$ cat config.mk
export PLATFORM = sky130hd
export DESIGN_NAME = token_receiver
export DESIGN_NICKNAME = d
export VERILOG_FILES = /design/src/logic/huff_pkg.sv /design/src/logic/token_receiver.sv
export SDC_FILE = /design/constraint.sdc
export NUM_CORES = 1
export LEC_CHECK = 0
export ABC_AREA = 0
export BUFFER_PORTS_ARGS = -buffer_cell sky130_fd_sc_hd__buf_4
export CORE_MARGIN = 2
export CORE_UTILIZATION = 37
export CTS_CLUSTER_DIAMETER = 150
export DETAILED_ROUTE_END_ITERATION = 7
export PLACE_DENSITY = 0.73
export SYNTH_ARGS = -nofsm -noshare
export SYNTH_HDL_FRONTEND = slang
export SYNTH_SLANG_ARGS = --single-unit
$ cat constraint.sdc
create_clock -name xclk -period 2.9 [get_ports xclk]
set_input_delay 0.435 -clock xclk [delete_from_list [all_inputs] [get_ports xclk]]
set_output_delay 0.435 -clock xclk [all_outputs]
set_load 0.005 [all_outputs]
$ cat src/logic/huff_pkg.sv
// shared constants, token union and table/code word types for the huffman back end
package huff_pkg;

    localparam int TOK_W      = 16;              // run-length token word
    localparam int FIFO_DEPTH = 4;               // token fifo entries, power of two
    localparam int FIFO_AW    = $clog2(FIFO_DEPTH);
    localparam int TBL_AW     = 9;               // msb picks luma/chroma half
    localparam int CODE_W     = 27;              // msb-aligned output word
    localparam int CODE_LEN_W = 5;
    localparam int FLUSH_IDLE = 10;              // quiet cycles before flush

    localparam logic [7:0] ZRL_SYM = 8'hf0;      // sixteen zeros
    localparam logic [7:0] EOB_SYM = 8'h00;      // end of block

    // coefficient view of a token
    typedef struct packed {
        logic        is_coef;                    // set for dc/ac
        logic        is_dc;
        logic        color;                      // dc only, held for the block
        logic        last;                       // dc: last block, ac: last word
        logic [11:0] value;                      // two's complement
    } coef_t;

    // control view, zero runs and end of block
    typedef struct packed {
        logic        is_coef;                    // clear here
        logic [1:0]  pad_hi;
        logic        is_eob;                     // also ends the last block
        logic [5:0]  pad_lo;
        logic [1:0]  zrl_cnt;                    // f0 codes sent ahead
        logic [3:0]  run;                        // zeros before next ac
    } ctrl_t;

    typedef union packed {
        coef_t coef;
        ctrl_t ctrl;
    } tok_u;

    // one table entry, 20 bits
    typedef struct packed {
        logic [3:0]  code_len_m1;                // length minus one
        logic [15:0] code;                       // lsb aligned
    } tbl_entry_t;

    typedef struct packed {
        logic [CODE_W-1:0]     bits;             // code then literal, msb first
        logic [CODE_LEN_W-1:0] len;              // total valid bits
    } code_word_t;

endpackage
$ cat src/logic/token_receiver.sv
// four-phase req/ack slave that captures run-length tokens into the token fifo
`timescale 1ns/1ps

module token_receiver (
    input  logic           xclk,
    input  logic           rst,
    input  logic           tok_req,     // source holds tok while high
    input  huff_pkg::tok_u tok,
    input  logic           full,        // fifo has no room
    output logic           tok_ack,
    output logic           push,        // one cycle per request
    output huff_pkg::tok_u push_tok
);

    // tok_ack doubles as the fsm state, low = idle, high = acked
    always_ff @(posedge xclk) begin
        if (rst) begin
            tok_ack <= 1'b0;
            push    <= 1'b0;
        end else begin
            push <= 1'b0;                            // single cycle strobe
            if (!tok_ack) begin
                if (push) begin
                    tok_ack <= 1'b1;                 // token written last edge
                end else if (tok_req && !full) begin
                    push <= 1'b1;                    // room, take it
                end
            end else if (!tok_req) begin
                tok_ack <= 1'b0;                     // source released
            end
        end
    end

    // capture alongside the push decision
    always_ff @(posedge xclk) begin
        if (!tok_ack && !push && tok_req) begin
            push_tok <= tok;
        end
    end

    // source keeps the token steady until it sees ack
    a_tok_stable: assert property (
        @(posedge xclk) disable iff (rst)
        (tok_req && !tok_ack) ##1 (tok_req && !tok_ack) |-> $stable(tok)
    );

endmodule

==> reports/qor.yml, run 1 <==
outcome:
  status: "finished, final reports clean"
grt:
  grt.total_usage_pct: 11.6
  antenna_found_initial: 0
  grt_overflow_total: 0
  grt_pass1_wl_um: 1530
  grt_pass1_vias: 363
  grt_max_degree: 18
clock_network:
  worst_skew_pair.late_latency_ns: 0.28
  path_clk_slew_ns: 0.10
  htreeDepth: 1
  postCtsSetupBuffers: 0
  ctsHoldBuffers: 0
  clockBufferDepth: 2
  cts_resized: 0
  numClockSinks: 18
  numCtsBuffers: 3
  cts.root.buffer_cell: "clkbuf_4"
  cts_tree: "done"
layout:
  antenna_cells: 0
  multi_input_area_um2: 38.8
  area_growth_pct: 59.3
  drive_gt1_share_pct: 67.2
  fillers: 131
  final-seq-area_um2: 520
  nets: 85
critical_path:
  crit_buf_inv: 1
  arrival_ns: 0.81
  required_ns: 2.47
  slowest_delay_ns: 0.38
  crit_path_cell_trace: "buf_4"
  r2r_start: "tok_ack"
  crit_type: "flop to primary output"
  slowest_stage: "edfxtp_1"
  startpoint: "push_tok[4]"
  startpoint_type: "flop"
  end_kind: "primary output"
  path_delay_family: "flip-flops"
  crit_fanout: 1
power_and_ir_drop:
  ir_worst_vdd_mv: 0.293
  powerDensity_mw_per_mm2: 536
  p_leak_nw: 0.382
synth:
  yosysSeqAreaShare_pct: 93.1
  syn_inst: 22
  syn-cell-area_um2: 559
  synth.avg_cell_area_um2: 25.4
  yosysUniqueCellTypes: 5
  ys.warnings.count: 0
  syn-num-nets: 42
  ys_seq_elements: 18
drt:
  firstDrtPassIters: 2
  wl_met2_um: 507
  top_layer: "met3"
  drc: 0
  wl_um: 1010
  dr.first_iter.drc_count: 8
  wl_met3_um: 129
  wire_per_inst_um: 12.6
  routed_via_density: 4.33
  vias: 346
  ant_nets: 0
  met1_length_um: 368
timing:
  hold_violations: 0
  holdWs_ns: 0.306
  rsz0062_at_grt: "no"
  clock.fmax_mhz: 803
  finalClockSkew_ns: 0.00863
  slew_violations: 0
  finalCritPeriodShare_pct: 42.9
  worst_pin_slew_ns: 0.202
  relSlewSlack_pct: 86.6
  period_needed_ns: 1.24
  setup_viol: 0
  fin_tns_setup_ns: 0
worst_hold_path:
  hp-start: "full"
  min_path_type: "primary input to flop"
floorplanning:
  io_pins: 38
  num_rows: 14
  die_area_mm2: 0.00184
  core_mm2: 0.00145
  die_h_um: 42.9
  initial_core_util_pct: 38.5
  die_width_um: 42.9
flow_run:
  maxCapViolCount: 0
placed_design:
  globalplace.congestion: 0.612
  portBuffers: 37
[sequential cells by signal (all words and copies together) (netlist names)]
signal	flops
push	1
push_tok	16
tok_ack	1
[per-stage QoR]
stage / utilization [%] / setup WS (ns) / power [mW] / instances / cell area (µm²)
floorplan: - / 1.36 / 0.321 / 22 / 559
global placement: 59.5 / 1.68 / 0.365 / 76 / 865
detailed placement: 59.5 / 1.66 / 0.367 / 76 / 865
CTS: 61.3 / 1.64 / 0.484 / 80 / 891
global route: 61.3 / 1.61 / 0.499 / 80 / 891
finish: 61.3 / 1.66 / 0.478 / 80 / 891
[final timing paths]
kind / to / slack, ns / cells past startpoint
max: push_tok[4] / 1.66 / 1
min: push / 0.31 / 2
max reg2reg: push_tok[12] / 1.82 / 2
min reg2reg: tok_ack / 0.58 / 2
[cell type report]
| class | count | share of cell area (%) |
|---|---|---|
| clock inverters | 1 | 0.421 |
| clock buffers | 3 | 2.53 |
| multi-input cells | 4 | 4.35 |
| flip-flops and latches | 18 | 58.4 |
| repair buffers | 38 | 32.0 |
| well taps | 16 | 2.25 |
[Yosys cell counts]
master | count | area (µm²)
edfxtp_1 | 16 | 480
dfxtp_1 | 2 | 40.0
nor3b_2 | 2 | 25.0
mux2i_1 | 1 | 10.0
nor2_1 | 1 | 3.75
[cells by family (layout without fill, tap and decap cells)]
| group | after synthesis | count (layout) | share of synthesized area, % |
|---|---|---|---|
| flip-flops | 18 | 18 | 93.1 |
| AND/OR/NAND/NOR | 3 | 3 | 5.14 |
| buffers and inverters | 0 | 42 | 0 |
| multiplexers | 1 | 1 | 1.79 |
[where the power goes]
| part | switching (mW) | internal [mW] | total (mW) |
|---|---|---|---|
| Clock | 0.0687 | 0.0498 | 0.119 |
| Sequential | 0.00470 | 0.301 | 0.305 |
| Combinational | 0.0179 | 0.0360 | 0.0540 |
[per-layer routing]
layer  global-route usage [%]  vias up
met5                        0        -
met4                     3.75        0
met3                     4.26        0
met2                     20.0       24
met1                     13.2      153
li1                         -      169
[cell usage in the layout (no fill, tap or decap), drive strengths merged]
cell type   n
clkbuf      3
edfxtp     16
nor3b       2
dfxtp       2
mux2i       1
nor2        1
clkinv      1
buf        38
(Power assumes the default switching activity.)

◆ ◆ ◆

Work task →
A single number is the whole answer here: the number of lines in the data that include "switching".

Response →
2